* _To do_:
All of the data that follows should be retyped exactly as it appears.

[Stored data entries]
········
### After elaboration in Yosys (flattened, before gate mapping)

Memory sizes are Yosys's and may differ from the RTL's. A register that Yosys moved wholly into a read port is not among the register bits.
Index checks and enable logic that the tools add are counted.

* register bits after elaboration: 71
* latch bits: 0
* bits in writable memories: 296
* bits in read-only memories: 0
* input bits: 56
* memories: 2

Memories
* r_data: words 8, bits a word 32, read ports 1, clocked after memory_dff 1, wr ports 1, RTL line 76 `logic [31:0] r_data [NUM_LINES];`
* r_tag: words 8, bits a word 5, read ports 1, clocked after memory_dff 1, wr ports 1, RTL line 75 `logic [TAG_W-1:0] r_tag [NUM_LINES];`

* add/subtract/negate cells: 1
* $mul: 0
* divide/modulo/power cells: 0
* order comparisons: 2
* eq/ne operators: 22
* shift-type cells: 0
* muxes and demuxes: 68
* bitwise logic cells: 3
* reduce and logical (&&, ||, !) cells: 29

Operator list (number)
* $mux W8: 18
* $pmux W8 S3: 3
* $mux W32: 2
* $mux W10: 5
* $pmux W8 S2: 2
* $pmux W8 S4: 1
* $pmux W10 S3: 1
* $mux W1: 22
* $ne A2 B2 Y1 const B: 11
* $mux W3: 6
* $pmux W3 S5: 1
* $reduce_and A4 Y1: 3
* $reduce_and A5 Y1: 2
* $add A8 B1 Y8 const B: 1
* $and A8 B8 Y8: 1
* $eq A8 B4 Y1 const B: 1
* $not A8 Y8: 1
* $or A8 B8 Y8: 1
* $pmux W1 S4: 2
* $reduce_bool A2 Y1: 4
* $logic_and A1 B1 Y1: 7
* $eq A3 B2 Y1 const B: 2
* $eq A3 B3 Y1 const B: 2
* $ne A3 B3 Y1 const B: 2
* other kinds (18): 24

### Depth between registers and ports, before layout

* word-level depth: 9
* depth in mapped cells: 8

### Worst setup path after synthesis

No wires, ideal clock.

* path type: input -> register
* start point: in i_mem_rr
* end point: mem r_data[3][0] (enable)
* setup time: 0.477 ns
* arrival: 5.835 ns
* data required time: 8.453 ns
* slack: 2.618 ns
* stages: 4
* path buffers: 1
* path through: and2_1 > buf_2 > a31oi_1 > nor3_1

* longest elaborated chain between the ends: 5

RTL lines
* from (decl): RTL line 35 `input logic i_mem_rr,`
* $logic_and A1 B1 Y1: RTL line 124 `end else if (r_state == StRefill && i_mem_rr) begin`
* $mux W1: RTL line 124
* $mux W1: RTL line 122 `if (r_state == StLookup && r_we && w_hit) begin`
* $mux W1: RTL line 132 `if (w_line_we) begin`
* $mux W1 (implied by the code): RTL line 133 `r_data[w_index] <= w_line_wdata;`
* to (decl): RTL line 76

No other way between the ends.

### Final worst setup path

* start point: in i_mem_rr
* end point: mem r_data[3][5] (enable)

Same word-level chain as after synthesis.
········
* _Your solution_:
### After elaboration in Yosys (flattened, before gate mapping)

Memory sizes are Yosys's and may differ from the RTL's. A register that Yosys moved wholly into a read port is not among the register bits.
Index checks and enable logic that the tools add are counted.

* register bits after elaboration: 71
* latch bits: 0
* bits in writable memories: 296
* bits in read-only memories: 0
* input bits: 56
* memories: 2

Memories
* r_data: words 8, bits a word 32, read ports 1, clocked after memory_dff 1, wr ports 1, RTL line 76 `logic [31:0] r_data [NUM_LINES];`
* r_tag: words 8, bits a word 5, read ports 1, clocked after memory_dff 1, wr ports 1, RTL line 75 `logic [TAG_W-1:0] r_tag [NUM_LINES];`

* add/subtract/negate cells: 1
* $mul: 0
* divide/modulo/power cells: 0
* order comparisons: 2
* eq/ne operators: 22
* shift-type cells: 0
* muxes and demuxes: 68
* bitwise logic cells: 3
* reduce and logical (&&, ||, !) cells: 29

Operator list (number)
* $mux W8: 18
* $pmux W8 S3: 3
* $mux W32: 2
* $mux W10: 5
* $pmux W8 S2: 2
* $pmux W8 S4: 1
* $pmux W10 S3: 1
* $mux W1: 22
* $ne A2 B2 Y1 const B: 11
* $mux W3: 6
* $pmux W3 S5: 1
* $reduce_and A4 Y1: 3
* $reduce_and A5 Y1: 2
* $add A8 B1 Y8 const B: 1
* $and A8 B8 Y8: 1
* $eq A8 B4 Y1 const B: 1
* $not A8 Y8: 1
* $or A8 B8 Y8: 1
* $pmux W1 S4: 2
* $reduce_bool A2 Y1: 4
* $logic_and A1 B1 Y1: 7
* $eq A3 B2 Y1 const B: 2
* $eq A3 B3 Y1 const B: 2
* $ne A3 B3 Y1 const B: 2
* other kinds (18): 24

### Depth between registers and ports, before layout

* word-level depth: 9
* depth in mapped cells: 8

### Worst setup path after synthesis

No wires, ideal clock.

* path type: input -> register
* start point: in i_mem_rr
* end point: mem r_data[3][0] (enable)
* setup time: 0.477 ns
* arrival: 5.835 ns
* data required time: 8.453 ns
* slack: 2.618 ns
* stages: 4
* path buffers: 1
* path through: and2_1 > buf_2 > a31oi_1 > nor3_1

* longest elaborated chain between the ends: 5

RTL lines
* from (decl): RTL line 35 `input logic i_mem_rr,`
* $logic_and A1 B1 Y1: RTL line 124 `end else if (r_state == StRefill && i_mem_rr) begin`
* $mux W1: RTL line 124
* $mux W1: RTL line 122 `if (r_state == StLookup && r_we && w_hit) begin`
* $mux W1: RTL line 132 `if (w_line_we) begin`
* $mux W1 (implied by the code): RTL line 133 `r_data[w_index] <= w_line_wdata;`
* to (decl): RTL line 76

No other way between the ends.

### Final worst setup path

* start point: in i_mem_rr
* end point: mem r_data[3][5] (enable)

Same word-level chain as after synthesis.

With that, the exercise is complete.